┌──

Background: an optimization exercise with open tools, aiming at small area, a short achievable clock period and few clock cycles. Do not read the settings as production practice. At most, simulation tests tie the RTL to the original design; equivalence was not proved.

garnet:
==> flow/design.v (excerpt) <==
module press_aes (
    input  wire         clk,
    input  wire         rst,         
    input  wire         key_valid,
    output wire         key_ready,
    input  wire [1:0]   key_len,     
    input  wire [255:0] key,
    input  wire         in_valid,
    output wire         in_ready,
    input  wire         in_dec,      
    input  wire [127:0] in_data,
    output wire         out_valid,
    input  wire         out_ready,
    output wire [127:0] out_data
);
clock: 12.0 ns
lec_check: 0
abc_clock_period_in_ps: 3500
cap_margin: 20
core_margin: 2
core_utilization: 45
cts_cluster_diameter: 200
cts_cluster_size: 20
place_density: 0.6
setup_slack_margin: 5
slew_margin: 20
standard.sh (not shown) runs the stock make flow with config.mk's settings and CLKGATE_MAP_FILE= SYNTH_SCRIPT=/design/flow/synth_recipe.tcl, a recipe that flattens the netlist after the stock synthesis.
==> flow/flow/run.sh <==
#!/bin/bash
set -euo pipefail
W=$PWD
export OWN_ABC_SCRIPT=$W/flow/abc_map.script
{
  cat <<'TCL'
# ORFS's synthesis calls abc with its own -script; use ours instead.
proc abc {args} {
  set i [lsearch -exact $args -script]
  if {$i >= 0} { lset args [expr {$i + 1}] $::env(OWN_ABC_SCRIPT) }
  puts "abc with own script: $args"
  yosys abc {*}$args
}
TCL
  cat synth_recipe.tcl
} > own_synth.tcl
bash standard.sh SYNTH_SCRIPT=$W/own_synth.tcl SETUP_SLACK_MARGIN=8 \
  "BUFFER_PORTS_ARGS=-buffer_cell sky130_fd_sc_hd__buf_1" finish > flow.log 2>&1
==> flow/flow/abc_map.script <==
&get -n
&st
&syn2
&dch
&if -g -K 6
&synch2
&nf -R 1000
&put
The following lists how violet was set up differently from garnet:
==> flow/flow/abc_map.script <==
&get -n
&st
&syn2
&dch
&nf -R 1000
&put
## What came out
The total routing resource utilization after global routing reported for violet is greater than that of garnet by 1.0 points. On minimum period implied by the final worst setup slack: violet sits above garnet. Delta (violet minus garnet): final design instance area without fill level; worst path required time moved down.
Function was not checked in any run of this note: the RTL went through the layout flow alone.


press_aes, a different RTL version from the one above (not shown whole).
Size: about 13,000 cells after synthesis, ~1,100 flip-flops, about 520 I/O pins, ~0.11 mm2 of cells after synthesis.
Settings: LEC_CHECK=0, ABC_CLOCK_PERIOD_IN_PS=3500, CAP_MARGIN=20, CORE_MARGIN=2, CORE_UTILIZATION=45, PLACE_DENSITY=0.6, SETUP_SLACK_MARGIN=5, SLEW_MARGIN=20; clock period 12.0 ns.
run.sh (not shown) runs the stock make flow with config.mk's settings and CLKGATE_MAP_FILE= SYNTH_SCRIPT=/design/flow/synth_recipe.tcl, a recipe that flattens the netlist after the stock synthesis.
Stock flow here: none of the scripts above is used.
==> next run, changes <==
CAP_MARGIN = 85   (was 20)
SLEW_MARGIN = 85   (was 20)
This time the run stopped in 5_1_grt with GRT-0232.
Synthesized cell count is unchanged.
Synthesized area does not change.
No functional check of the RTL was part of any run of this note.


Another version of the RTL of press_aes (not shown whole).
For scale: ~11000 cells after synthesis, ~1600 flip-flops, roughly 520 I/O pins, ~0.11 mm² of cells after synthesis.
export LEC_CHECK = 0
export ABC_CLOCK_PERIOD_IN_PS = 3500
export CAP_MARGIN = 20
export CORE_MARGIN = 2
export CORE_UTILIZATION = 45
export CTS_CLUSTER_DIAMETER = 200
export CTS_CLUSTER_SIZE = 20
export PLACE_DENSITY = 0.6
export SETUP_SLACK_MARGIN = 5
export SLEW_MARGIN = 20
create_clock -name core_clock -period 12.0 [get_ports {clk}]
standard.sh (not shown) runs the stock make flow with config.mk's settings and CLKGATE_MAP_FILE= SYNTH_SCRIPT=/design/flow/synth_recipe.tcl, a recipe that flattens the netlist after the stock synthesis.
==> flow/flow/abc_map.script <==
&get -n
&st
&syn2
&dch
&if -g -K 6
&synch2
&nf -R 1000
&put
Scripts as last shown in full above: flow/flow/run.sh
Testbench counts at the start, summed over its fixed seeds: cycles 29,355.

└──

◆ Task directions:
Print the full listing again, word for word.

◆ Output below:
Background: an optimization exercise with open tools, aiming at small area, a short achievable clock period and few clock cycles. Do not read the settings as production practice. At most, simulation tests tie the RTL to the original design; equivalence was not proved.

garnet:
==> flow/design.v (excerpt) <==
module press_aes (
    input  wire         clk,
    input  wire         rst,         
    input  wire         key_valid,
    output wire         key_ready,
    input  wire [1:0]   key_len,     
    input  wire [255:0] key,
    input  wire         in_valid,
    output wire         in_ready,
    input  wire         in_dec,      
    input  wire [127:0] in_data,
    output wire         out_valid,
    input  wire         out_ready,
    output wire [127:0] out_data
);
clock: 12.0 ns
lec_check: 0
abc_clock_period_in_ps: 3500
cap_margin: 20
core_margin: 2
core_utilization: 45
cts_cluster_diameter: 200
cts_cluster_size: 20
place_density: 0.6
setup_slack_margin: 5
slew_margin: 20
standard.sh (not shown) runs the stock make flow with config.mk's settings and CLKGATE_MAP_FILE= SYNTH_SCRIPT=/design/flow/synth_recipe.tcl, a recipe that flattens the netlist after the stock synthesis.
==> flow/flow/run.sh <==
#!/bin/bash
set -euo pipefail
W=$PWD
export OWN_ABC_SCRIPT=$W/flow/abc_map.script
{
  cat <<'TCL'
# ORFS's synthesis calls abc with its own -script; use ours instead.
proc abc {args} {
  set i [lsearch -exact $args -script]
  if {$i >= 0} { lset args [expr {$i + 1}] $::env(OWN_ABC_SCRIPT) }
  puts "abc with own script: $args"
  yosys abc {*}$args
}
TCL
  cat synth_recipe.tcl
} > own_synth.tcl
bash standard.sh SYNTH_SCRIPT=$W/own_synth.tcl SETUP_SLACK_MARGIN=8 \
  "BUFFER_PORTS_ARGS=-buffer_cell sky130_fd_sc_hd__buf_1" finish > flow.log 2>&1
==> flow/flow/abc_map.script <==
&get -n
&st
&syn2
&dch
&if -g -K 6
&synch2
&nf -R 1000
&put
The following lists how violet was set up differently from garnet:
==> flow/flow/abc_map.script <==
&get -n
&st
&syn2
&dch
&nf -R 1000
&put
## What came out
The total routing resource utilization after global routing reported for violet is greater than that of garnet by 1.0 points. On minimum period implied by the final worst setup slack: violet sits above garnet. Delta (violet minus garnet): final design instance area without fill level; worst path required time moved down.
Function was not checked in any run of this note: the RTL went through the layout flow alone.


press_aes, a different RTL version from the one above (not shown whole).
Size: about 13,000 cells after synthesis, ~1,100 flip-flops, about 520 I/O pins, ~0.11 mm2 of cells after synthesis.
Settings: LEC_CHECK=0, ABC_CLOCK_PERIOD_IN_PS=3500, CAP_MARGIN=20, CORE_MARGIN=2, CORE_UTILIZATION=45, PLACE_DENSITY=0.6, SETUP_SLACK_MARGIN=5, SLEW_MARGIN=20; clock period 12.0 ns.
run.sh (not shown) runs the stock make flow with config.mk's settings and CLKGATE_MAP_FILE= SYNTH_SCRIPT=/design/flow/synth_recipe.tcl, a recipe that flattens the netlist after the stock synthesis.
Stock flow here: none of the scripts above is used.
==> next run, changes <==
CAP_MARGIN = 85   (was 20)
SLEW_MARGIN = 85   (was 20)
This time the run stopped in 5_1_grt with GRT-0232.
Synthesized cell count is unchanged.
Synthesized area does not change.
No functional check of the RTL was part of any run of this note.


Another version of the RTL of press_aes (not shown whole).
For scale: ~11000 cells after synthesis, ~1600 flip-flops, roughly 520 I/O pins, ~0.11 mm² of cells after synthesis.
export LEC_CHECK = 0
export ABC_CLOCK_PERIOD_IN_PS = 3500
export CAP_MARGIN = 20
export CORE_MARGIN = 2
export CORE_UTILIZATION = 45
export CTS_CLUSTER_DIAMETER = 200
export CTS_CLUSTER_SIZE = 20
export PLACE_DENSITY = 0.6
export SETUP_SLACK_MARGIN = 5
export SLEW_MARGIN = 20
create_clock -name core_clock -period 12.0 [get_ports {clk}]
standard.sh (not shown) runs the stock make flow with config.mk's settings and CLKGATE_MAP_FILE= SYNTH_SCRIPT=/design/flow/synth_recipe.tcl, a recipe that flattens the netlist after the stock synthesis.
==> flow/flow/abc_map.script <==
&get -n
&st
&syn2
&dch
&if -g -K 6
&synch2
&nf -R 1000
&put
Scripts as last shown in full above: flow/flow/run.sh
Testbench counts at the start, summed over its fixed seeds: cycles 29,355.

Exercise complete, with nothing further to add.